== MATERIAL SHOWN
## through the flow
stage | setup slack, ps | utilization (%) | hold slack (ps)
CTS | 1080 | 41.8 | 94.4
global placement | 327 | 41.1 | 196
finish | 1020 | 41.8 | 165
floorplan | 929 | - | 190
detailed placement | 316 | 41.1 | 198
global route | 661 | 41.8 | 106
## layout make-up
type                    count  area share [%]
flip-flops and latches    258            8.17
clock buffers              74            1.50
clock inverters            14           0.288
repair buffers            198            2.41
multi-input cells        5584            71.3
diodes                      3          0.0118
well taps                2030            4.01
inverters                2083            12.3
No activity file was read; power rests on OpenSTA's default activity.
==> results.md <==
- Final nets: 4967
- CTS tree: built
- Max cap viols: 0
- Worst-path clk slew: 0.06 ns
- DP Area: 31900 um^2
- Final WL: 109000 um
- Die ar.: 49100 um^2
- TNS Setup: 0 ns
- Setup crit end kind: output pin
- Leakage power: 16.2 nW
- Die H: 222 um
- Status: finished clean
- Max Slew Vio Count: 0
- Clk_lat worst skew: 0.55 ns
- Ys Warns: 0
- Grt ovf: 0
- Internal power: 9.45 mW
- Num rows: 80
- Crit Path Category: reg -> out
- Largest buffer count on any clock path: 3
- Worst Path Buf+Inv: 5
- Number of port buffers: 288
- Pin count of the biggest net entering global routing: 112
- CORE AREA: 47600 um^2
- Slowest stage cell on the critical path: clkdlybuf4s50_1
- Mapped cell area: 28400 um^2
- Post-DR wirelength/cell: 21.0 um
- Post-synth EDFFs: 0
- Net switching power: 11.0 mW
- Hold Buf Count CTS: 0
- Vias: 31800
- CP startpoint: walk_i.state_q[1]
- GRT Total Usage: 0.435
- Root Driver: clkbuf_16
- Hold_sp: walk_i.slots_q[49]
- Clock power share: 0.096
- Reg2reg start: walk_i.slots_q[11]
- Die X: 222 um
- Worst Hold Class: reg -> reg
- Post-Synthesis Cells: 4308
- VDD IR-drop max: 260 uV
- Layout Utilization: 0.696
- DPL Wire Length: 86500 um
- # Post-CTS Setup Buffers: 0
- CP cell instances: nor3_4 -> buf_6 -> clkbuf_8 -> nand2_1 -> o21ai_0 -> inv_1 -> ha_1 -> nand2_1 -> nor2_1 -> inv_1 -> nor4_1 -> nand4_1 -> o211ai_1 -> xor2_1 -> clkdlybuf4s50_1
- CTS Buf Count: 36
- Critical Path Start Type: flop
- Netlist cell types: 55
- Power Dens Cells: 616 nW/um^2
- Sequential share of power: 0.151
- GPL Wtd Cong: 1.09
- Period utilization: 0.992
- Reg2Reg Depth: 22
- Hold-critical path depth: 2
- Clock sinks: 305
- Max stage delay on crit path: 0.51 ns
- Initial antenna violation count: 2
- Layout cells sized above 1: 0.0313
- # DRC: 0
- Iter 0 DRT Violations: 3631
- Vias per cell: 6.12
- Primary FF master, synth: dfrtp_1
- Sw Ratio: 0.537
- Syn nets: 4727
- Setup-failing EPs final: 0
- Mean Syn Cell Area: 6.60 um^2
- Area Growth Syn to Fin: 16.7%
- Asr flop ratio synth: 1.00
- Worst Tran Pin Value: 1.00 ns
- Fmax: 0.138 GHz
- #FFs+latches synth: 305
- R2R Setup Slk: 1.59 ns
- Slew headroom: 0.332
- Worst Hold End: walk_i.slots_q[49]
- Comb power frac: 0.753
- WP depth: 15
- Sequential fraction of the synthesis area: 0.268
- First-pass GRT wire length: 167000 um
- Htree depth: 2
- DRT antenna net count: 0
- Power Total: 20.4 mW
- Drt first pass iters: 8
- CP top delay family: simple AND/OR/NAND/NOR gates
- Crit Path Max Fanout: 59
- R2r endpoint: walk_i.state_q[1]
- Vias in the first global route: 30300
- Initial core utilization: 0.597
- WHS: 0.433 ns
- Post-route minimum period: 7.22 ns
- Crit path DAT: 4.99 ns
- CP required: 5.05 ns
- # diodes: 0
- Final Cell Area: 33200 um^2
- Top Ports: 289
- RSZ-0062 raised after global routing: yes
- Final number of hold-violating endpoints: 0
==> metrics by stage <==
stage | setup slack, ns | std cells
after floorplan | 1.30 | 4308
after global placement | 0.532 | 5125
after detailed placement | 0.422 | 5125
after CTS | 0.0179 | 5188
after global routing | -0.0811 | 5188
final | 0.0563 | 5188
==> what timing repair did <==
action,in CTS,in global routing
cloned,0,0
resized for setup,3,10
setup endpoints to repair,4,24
File: config.mk
export PLATFORM = sky130hd
export DESIGN_NAME = stall_injector
export DESIGN_NICKNAME = d
export VERILOG_FILES = /design/src/rtl/sti_pkg.sv /design/src/rtl/sti_table.sv /design/src/rtl/sti_init_gate.sv /design/src/rtl/sti_idle_ack.sv /design/src/rtl/sti_beat_ctrl.sv /design/src/rtl/stall_injector.sv
export SDC_FILE = /design/constraint.sdc
export NUM_CORES = 1
export LEC_CHECK = 0
export BUFFER_PORTS_ARGS = -buffer_cell sky130_fd_sc_hd__buf_2
export CORE_AREA = 2 2 104 81
export CTS_CLUSTER_SIZE = 10
export DETAILED_ROUTE_END_ITERATION = 16
export DIE_AREA = 0 0 106 83
export HOLD_SLACK_MARGIN = 0.03
export SLEW_MARGIN = 40
export SYNTH_ARGS = -nofsm -noshare
export SYNTH_HDL_FRONTEND = slang
export SYNTH_SLANG_ARGS = --single-unit
File: constraint.sdc
create_clock -name clk -period 6.25 [get_ports clk]
set_input_delay 0.625 -clock clk [delete_from_list [all_inputs] [get_ports clk]]
set_output_delay 0.625 -clock clk [all_outputs]
set_load 0.02 [all_outputs]
File: src/rtl/sti_pkg.sv
`timescale 1ns/1ps
package sti_pkg;
   typedef enum logic [1:0] {
      IDLE_NACK   = 2'd0,
      IDLE_ACK    = 2'd1,
      IDLE_TOGGLE = 2'd2,
      IDLE_RSVD   = 2'd3
   } idle_pol_e;
endpackage

File: src/rtl/sti_table.sv
`timescale 1ns/1ps
module sti_table #(
   parameter int DEPTH = 8,
   parameter int CNT_W = 4,
   localparam int AW    = (DEPTH > 1) ? $clog2(DEPTH) : 1,
   localparam int IDX_W = $clog2(DEPTH + 1)
) (
   input  logic             clk,
   input  logic             rst_n,
   input  logic             we,
   input  logic [AW-1:0]    widx,
   input  logic [CNT_W-1:0] wcnt,
   input  logic [IDX_W-1:0] ridx,
   output logic [CNT_W-1:0] rcnt
);
   logic [CNT_W-1:0] mem [DEPTH];

   for (genvar i = 0; i < DEPTH; i++) begin : g_entry
      always_ff @(posedge clk or negedge rst_n) begin
         if (!rst_n)
            mem[i] <= '0;
         else if (we && widx == AW'(i))
            mem[i] <= wcnt;
      end
   end

   always_comb begin
      rcnt = '0;
      for (int i = 0; i < DEPTH; i++)
         if (ridx == IDX_W'(i))
            rcnt = mem[i];
   end
endmodule

File: src/rtl/sti_init_gate.sv
`timescale 1ns/1ps
module sti_init_gate #(
   parameter int INIT_W = 8
) (
   input  logic              clk,
   input  logic              rst_n,
   input  logic [INIT_W-1:0] limit,
   output logic              busy
);
   logic [INIT_W-1:0] cnt;

   assign busy = (cnt < limit);

   always_ff @(posedge clk or negedge rst_n) begin
      if (!rst_n)
         cnt <= '0;
      else if (busy)
         cnt <= cnt + 1'b1;
   end
endmodule

File: src/rtl/sti_idle_ack.sv
`timescale 1ns/1ps
module sti_idle_ack
   import sti_pkg::*;
(
   input  logic       clk,
   input  logic       rst_n,
   input  logic [1:0] mode,
   output logic       idle_ack
);
   logic tog;

   always_ff @(posedge clk or negedge rst_n) begin
      if (!rst_n)
         tog <= 1'b0;
      else
         tog <= ~tog;
   end

   always_comb begin
      unique case (idle_pol_e'(mode))
         IDLE_ACK:    idle_ack = 1'b1;
         IDLE_TOGGLE: idle_ack = tog;
         default:     idle_ack = 1'b0;
      endcase
   end
endmodule

File: src/rtl/sti_beat_ctrl.sv
`timescale 1ns/1ps
module sti_beat_ctrl #(
   parameter int DEPTH = 8,
   parameter int CNT_W = 4,
   localparam int IDX_W = $clog2(DEPTH + 1)
) (
   input  logic             clk,
   input  logic             rst_n,
   input  logic             active,
   input  logic             in_valid,
   input  logic             out_ack,
   input  logic [IDX_W-1:0] tbl_len,
   input  logic [CNT_W-1:0] tbl_cnt,
   output logic [IDX_W-1:0] beat_idx,
   output logic             fwd
);
   logic             holding;
   logic [CNT_W-1:0] remain;
   logic [CNT_W-1:0] rem_now;
   logic             offer;

   assign offer   = active && in_valid;
   assign rem_now = holding ? remain : ((beat_idx < tbl_len) ? tbl_cnt : '0);
   assign fwd     = offer && (rem_now == '0);

   always_ff @(posedge clk or negedge rst_n) begin
      if (!rst_n) begin
         holding  <= 1'b0;
         remain   <= '0;
         beat_idx <= '0;
      end else if (offer) begin
         if (fwd && out_ack) begin
            holding <= 1'b0;
            remain  <= '0;
            if (beat_idx != '1)
               beat_idx <= beat_idx + 1'b1;
         end else begin
            holding <= 1'b1;
            remain  <= fwd ? '0 : rem_now - 1'b1;
         end
      end
   end
endmodule

File: src/rtl/stall_injector.sv
`timescale 1ns/1ps
module stall_injector #(
   parameter int DATA_W = 8,
   parameter int DEPTH  = 8,
   parameter int CNT_W  = 4,
   parameter int INIT_W = 8,
   localparam int AW    = (DEPTH > 1) ? $clog2(DEPTH) : 1,
   localparam int IDX_W = $clog2(DEPTH + 1)
) (
   input  logic              clk,
   input  logic              rst_n,
   input  logic              cfg_enable,
   input  logic [1:0]        cfg_idle_mode,
   input  logic [INIT_W-1:0] cfg_init_stall,
   input  logic [IDX_W-1:0]  cfg_tbl_len,
   input  logic              tbl_we,
   input  logic [AW-1:0]     tbl_widx,
   input  logic [CNT_W-1:0]  tbl_wcnt,
   input  logic              in_valid,
   input  logic [DATA_W-1:0] in_data,
   output logic              in_ack,
   output logic              out_valid,
   output logic [DATA_W-1:0] out_data,
   input  logic              out_ack
);
   if (DEPTH < 1) begin : g_bad_depth
      $error("stall_injector: DEPTH must be at least 1");
   end
   if (CNT_W < 4) begin : g_bad_cnt
      $error("stall_injector: CNT_W must cover counts up to 10");
   end
   if (DATA_W < 1 || INIT_W < 1) begin : g_bad_w
      $error("stall_injector: widths must be positive");
   end

   logic             init_busy;
   logic             idle_ack;
   logic             fwd;
   logic [IDX_W-1:0] beat_idx;
   logic [CNT_W-1:0] tbl_cnt;

   sti_table #(.DEPTH(DEPTH), .CNT_W(CNT_W)) u_tbl (
      .clk(clk), .rst_n(rst_n), .we(tbl_we), .widx(tbl_widx),
      .wcnt(tbl_wcnt), .ridx(beat_idx), .rcnt(tbl_cnt)
   );

   sti_init_gate #(.INIT_W(INIT_W)) u_init (
      .clk(clk), .rst_n(rst_n), .limit(cfg_init_stall), .busy(init_busy)
   );

   sti_idle_ack u_idle (
      .clk(clk), .rst_n(rst_n), .mode(cfg_idle_mode), .idle_ack(idle_ack)
   );

   sti_beat_ctrl #(.DEPTH(DEPTH), .CNT_W(CNT_W)) u_beat (
      .clk(clk), .rst_n(rst_n), .active(cfg_enable && !init_busy),
      .in_valid(in_valid), .out_ack(out_ack), .tbl_len(cfg_tbl_len),
      .tbl_cnt(tbl_cnt), .beat_idx(beat_idx), .fwd(fwd)
   );

   assign out_data  = in_data;
   assign out_valid = cfg_enable ? fwd : in_valid;

   always_comb begin
      if (!rst_n)
         in_ack = 1'b0;
      else if (!cfg_enable)
         in_ack = out_ack;
      else if (init_busy)
         in_ack = 1'b0;
      else if (in_valid)
         in_ack = fwd && out_ack;
      else
         in_ack = idle_ack;
   end
endmodule

==> results.cfg <==
[routing]
wl_per_cell_microns = 14.9
drtIter0Drc = 102
drc = 0
drt-vias-per-instance = 5.11
drt-pass1-iter-count = 4
drt-total-wl_microns = 6120
vias = 2106
ant_nets = 0

[clocking]
clockBufferDepth = 2
numCtsBuffers = 5
root_buffer = clkbuf_8
cts_htree_levels = 2
cts_resized = 0
cts_hold_buf = 0
clkLatencyLatePin_ns = 0.30
clk_pin_slew_ns = 0.09
clock_sinks = 50
cts_tree = done
cts_setup_buffers = 0

[sta]
finalCriticalPeriod_ns = 3.82
setup_violations = 0
slew_violations = 0
skew_ns = 0.0114
fmax_ghz = 0.262
post-route-period-util = 0.611
finalHoldViolations = 0
fin_setup_tns_ns = 0
rsz0062_at_grt = false
maxSlewHeadroom = 0.452
worst_slew_pin_slew_ns = 0.821

[critical_path]
startpoint_type = register
r2r_start = u_beat.beat_idx[2]$_DFFE_PN0P_
r2r_slack_ns = 3.17
worstPathRequired_ns = 5.62
worst_setup_path_end_kind = output port
critical_path.startpoint = u_beat.beat_idx[2]$_DFFE_PN0P_
r2r-end = u_beat.beat_idx[1]$_DFFE_PN0P_
ff2ff_path_depth = 9
crit_fanout = 15
crit_type = register to output port
crit_arrival_ns = 3.19

[cells_and_area]
nets = 361
stdcell_count = 412
synthToLayoutAreaGrowth_pct = 9.70
drive_gt1_frac = 0.235
fin_util = 0.426
diodes = 0
filler_cell_count = 753
fin_area_sq_um = 3300

[floorplanning]
die_y_microns = 83
rows = 28
die-area_sq_um = 8800
initial_core_util = 0.388
core_sq_um = 7740
die_x_microns = 106
top_level_ports = 45

[run_status]
status = finished clean

[placement]
placedCellCount = 405
port_buffers = 28
gp_congestion = 0.790
post_dp_cell_area_sq_um = 3180
hpwl_microns = 4550

[yosys]
ys.warnings.count = 0
synth.cell_area_sq_um = 3010
ys.flop_type = dfrtp_1
synth_top_cell_by_area = dfrtp_1
synth_top_area_frac = 0.416
avgSynthCellArea_sq_um = 10.4
synthCells = 288
synth_nets = 342
synth-seq-cells = 50
synth-edff-count = 0
ys_types = 59
async_flop_share = 1.00
ys_seq_area_frac = 0.416
netlist_top_cells_area = dfrtp_1 (42%), mux2_2 (10%), ha_1 (7.9%)

[global_route]
overflow = 0
grt_pass1_vias = 2137
grt_max_degree = 52
grt.total_usage = 0.149
grt_first_pass_wirelength_microns = 10600
grt_antenna_before_repair = 0

[power_and_ir_drop]
irDropWorstVdd_mv = 0.146
seqPwrFrac = 0.396
p_comb_frac = 0.417
powerDensity_nw_per_um2 = 376
power_leakage_uw = 0.00145
clockPowerShare = 0.187
p_int_uw = 783
sw_frac_of_total = 0.368
p_sw_uw = 455

[run]
cap_violations = 0

[worst_hold_path]
hold_path.class = primary input to async pin
## cell families (layout without fill, tap and decap cells)
logic type | Yosys count | count (layout) | share of synthesized area
mux | 35 | 35 | 0.131
buf+inv | 41 | 60 | 0.0633
flops | 50 | 50 | 0.416
xor+xnor | 8 | 8 | 0.0233
compound gates | 49 | 49 | 0.122
fa+ha+maj | 19 | 19 | 0.0791
simple gates | 86 | 86 | 0.165
## cells in the mapped netlist, types with 3 or more instances
cell	n
a211oi_1	4
a21oi_1	10
buf_2	5
buf_4	8
clkbuf_1	3
dfrtp_1	50
ha_1	19
inv_1	24
mux2_1	7
mux2_2	27
nand2_1	25
nand2b_1	8
nand3_1	3
nand3b_1	5
nand4_1	5
nand4b_1	3
nor2_1	10
nor3_1	10
nor3b_1	3
o21a_1	3
o21ai_0	6
o21ai_1	4
xnor2_1	7
## layer usage
metal  up-vias  GRT usage  wire, microns  share of wire
met3         6     0.0243            184          0.030
met2        29      0.222           2730           0.45
met4         0     0.0490             51         0.0083
met1      1015      0.219           3150           0.51
li1       1056          -              -              -
met5         -          0              0              0
## per-stage QoR
stage	setup slack (ns)	hold slack, ns	total power (uW)
after detailed placement	2.70	0.411	1010
after CTS	2.40	0.423	1250
after global placement	2.74	0.407	999
after floorplan	3.00	0.329	889
final	2.43	0.411	1240
after global routing	2.08	0.457	1340
## final cells by class
| cell class | instances | area, sq um | share of cell area |
|---|---|---|---|
| Sequential cell | 50 | 1250 | 0.380 |
| Clock inverter | 1 | 30.0 | 0.00911 |
| Tap cell | 105 | 131 | 0.0398 |
| Timing Repair Buffer | 29 | 148 | 0.0448 |
| Clock buffer | 6 | 82.6 | 0.0250 |
| Inverter | 24 | 90.1 | 0.0273 |
| Multi-Input combinational cell | 197 | 1560 | 0.474 |
## power groups by stage
stage	registers [uW]	clock network, uW	logic (uW)
after floorplan	473	0	416
final	490	232	516
after detailed placement	498	0	517
after CTS	491	239	519
after global placement	495	0	504
after global routing	505	251	579
## how the worst max path moves through the flow
| stage | endpoint | depth (start not counted) |
|---|---|---|
| floorplan | in_ack | 10 |
| global placement | in_ack | 12 |
| detailed placement | in_ack | 13 |
| CTS | in_ack | 10 |
| global route | in_ack | 10 |
| finish | in_ack | 10 |
## worst max-delay path, stage by stage (launching register included)
cell       delay (ns)
dfrtp_1          0.58
ha_1             0.30
or4_1            0.52
a21oi_2          0.18
nor2_2           0.11
a211o_1          0.37
ha_1             0.26
nand4bb_4        0.15
nor3_1           0.08
o21a_1           0.19
buf_2            0.15
## flip-flops by register name, indices dropped and copies added (netlist names)
| register | cells |
|---|---|
| u_beat.holding | 1 |
| u_beat.beat_idx | 4 |
| u_idle.tog | 1 |
| u_beat.remain | 4 |
| u_init.cnt | 8 |
| u_tbl.mem | 32 |
## layout by cell type, fill, tap and decap left out, drive strengths merged, types with 2 or more instances in the layout
| cell type | n |
|---|---|
| xnor2 | 7 |
| o21a | 3 |
| a221oi | 2 |
| nor2 | 11 |
| clkbuf | 6 |
| a21oi | 11 |
| a211oi | 4 |
| a22oi | 2 |
| ha | 19 |
| nand3 | 3 |
| nand4 | 5 |
| a211o | 2 |
| o21ai | 10 |
| nand2 | 25 |
| a2111oi | 2 |
| nand4b | 4 |
| nor3 | 11 |
| inv | 24 |
| buf | 29 |
| nor3b | 3 |
| mux2 | 34 |
| dfrtp | 50 |
| nand2b | 8 |
| nand3b | 5 |
No activity file was read; power rests on OpenSTA's default activity.
<file path="src/rtl/mbox_pkg.sv">
package mbox_pkg;

  // Per-cycle strobes from control to datapath.
  typedef struct packed {
    logic clearAll;
    logic loadFirst;
    logic loadBit;
    logic setLast;
    logic clearLast;
    logic shift;
    logic shiftIn;
  } mbox_ctrl_t;

  localparam int unsigned STAGE_COUNT = 2;

endpackage

</file>
<file path="src/rtl/mbox_strobe_sync.sv">
module mbox_strobe_sync #(
  parameter int unsigned SYNC_STAGES = 2
) (
  input  logic clk,
  input  logic rstN,
  input  logic padStrobe,
  input  logic padData,
  output logic strobeRise,
  output logic dataAtRise
);

  localparam int unsigned LANES = 2;
  localparam int unsigned LAST  = SYNC_STAGES - 1;

  // Lane 0 carries the strobe, lane 1 the data, so both see the same delay.
  logic [LANES-1:0] syncPipe [SYNC_STAGES];
  logic             strobePrev;

  generate
    for (genvar s = 0; s < SYNC_STAGES; s++) begin : g_stage
      if (s == 0) begin : g_first
        always_ff @(posedge clk or negedge rstN) begin
          if (!rstN) syncPipe[s] <= '0;
          else       syncPipe[s] <= {padData, padStrobe};
        end
      end else begin : g_rest
        always_ff @(posedge clk or negedge rstN) begin
          if (!rstN) syncPipe[s] <= '0;
          else       syncPipe[s] <= syncPipe[s-1];
        end
      end
    end
  endgenerate

  always_ff @(posedge clk or negedge rstN) begin
    if (!rstN) strobePrev <= 1'b0;
    else       strobePrev <= syncPipe[LAST][0];
  end

  assign strobeRise = syncPipe[LAST][0] & ~strobePrev;
  assign dataAtRise = syncPipe[LAST][1];

endmodule

</file>
<file path="src/rtl/mbox_ctrl.sv">
module mbox_ctrl
  import mbox_pkg::*;
(
  input  logic       hostLoadEn,
  input  logic       hostLoadBit,
  input  logic       hostSetLast,
  input  logic       hostClearLast,
  input  logic       hostClearAll,
  input  logic       strobeRise,
  input  logic       dataAtRise,
  input  logic       lastStage,
  output mbox_ctrl_t ctrl
);

  logic hostBusy;

  always_comb begin
    hostBusy = hostLoadEn | hostSetLast | hostClearLast | hostClearAll;

    ctrl           = '0;
    ctrl.clearAll  = hostClearAll;
    ctrl.loadFirst = hostLoadEn & ~hostClearAll;
    ctrl.loadBit   = hostLoadBit;
    ctrl.setLast   = hostSetLast & ~hostClearAll;
    ctrl.clearLast = hostClearLast & ~hostSetLast & ~hostClearAll;
    // Gated shift: frozen while the last stage holds one; host writes win.
    ctrl.shift     = strobeRise & ~lastStage & ~hostBusy;
    ctrl.shiftIn   = dataAtRise;
  end

endmodule

</file>
<file path="src/rtl/mbox_datapath.sv">
module mbox_datapath
  import mbox_pkg::*;
(
  input  logic       clk,
  input  logic       rstN,
  input  mbox_ctrl_t ctrl,
  output logic       firstStage,
  output logic       lastStage
);

  always_ff @(posedge clk or negedge rstN) begin
    if (!rstN) begin
      lastStage  <= 1'b1;
      firstStage <= 1'b0;
    end else if (ctrl.clearAll) begin
      lastStage  <= 1'b0;
      firstStage <= 1'b0;
    end else if (ctrl.shift) begin
      lastStage  <= firstStage;
      firstStage <= ctrl.shiftIn;
    end else begin
      if (ctrl.loadFirst) firstStage <= ctrl.loadBit;
      if (ctrl.setLast)        lastStage <= 1'b1;
      else if (ctrl.clearLast) lastStage <= 1'b0;
    end
  end

endmodule

</file>
<file path="src/rtl/strobe_mailbox.sv">
module strobe_mailbox
  import mbox_pkg::*;
#(
  parameter int unsigned SYNC_STAGES = 2
) (
  input  logic       clk,
  input  logic       rstN,
  input  logic       padStrobe,
  input  logic       padData,
  output logic       padRead,
  input  logic       hostLoadEn,
  input  logic       hostLoadBit,
  input  logic       hostSetLast,
  input  logic       hostClearLast,
  input  logic       hostClearAll,
  output logic [1:0] hostStatus
);

  logic       strobeRise;
  logic       dataAtRise;
  logic       firstStage;
  logic       lastStage;
  mbox_ctrl_t ctrl;

  mbox_strobe_sync #(.SYNC_STAGES(SYNC_STAGES)) u_sync (
    .clk        (clk),
    .rstN       (rstN),
    .padStrobe  (padStrobe),
    .padData    (padData),
    .strobeRise (strobeRise),
    .dataAtRise (dataAtRise)
  );

  mbox_ctrl u_ctrl (
    .hostLoadEn    (hostLoadEn),
    .hostLoadBit   (hostLoadBit),
    .hostSetLast   (hostSetLast),
    .hostClearLast (hostClearLast),
    .hostClearAll  (hostClearAll),
    .strobeRise    (strobeRise),
    .dataAtRise    (dataAtRise),
    .lastStage     (lastStage),
    .ctrl          (ctrl)
  );

  mbox_datapath u_dp (
    .clk        (clk),
    .rstN       (rstN),
    .ctrl       (ctrl),
    .firstStage (firstStage),
    .lastStage  (lastStage)
  );

  assign padRead    = lastStage;
  assign hostStatus = {lastStage, firstStage};

endmodule

</file>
====
◆ **PROBLEM**: Report only the number of lines above that contain "inverters".

◆ **WRITTEN SOLUTION**: 2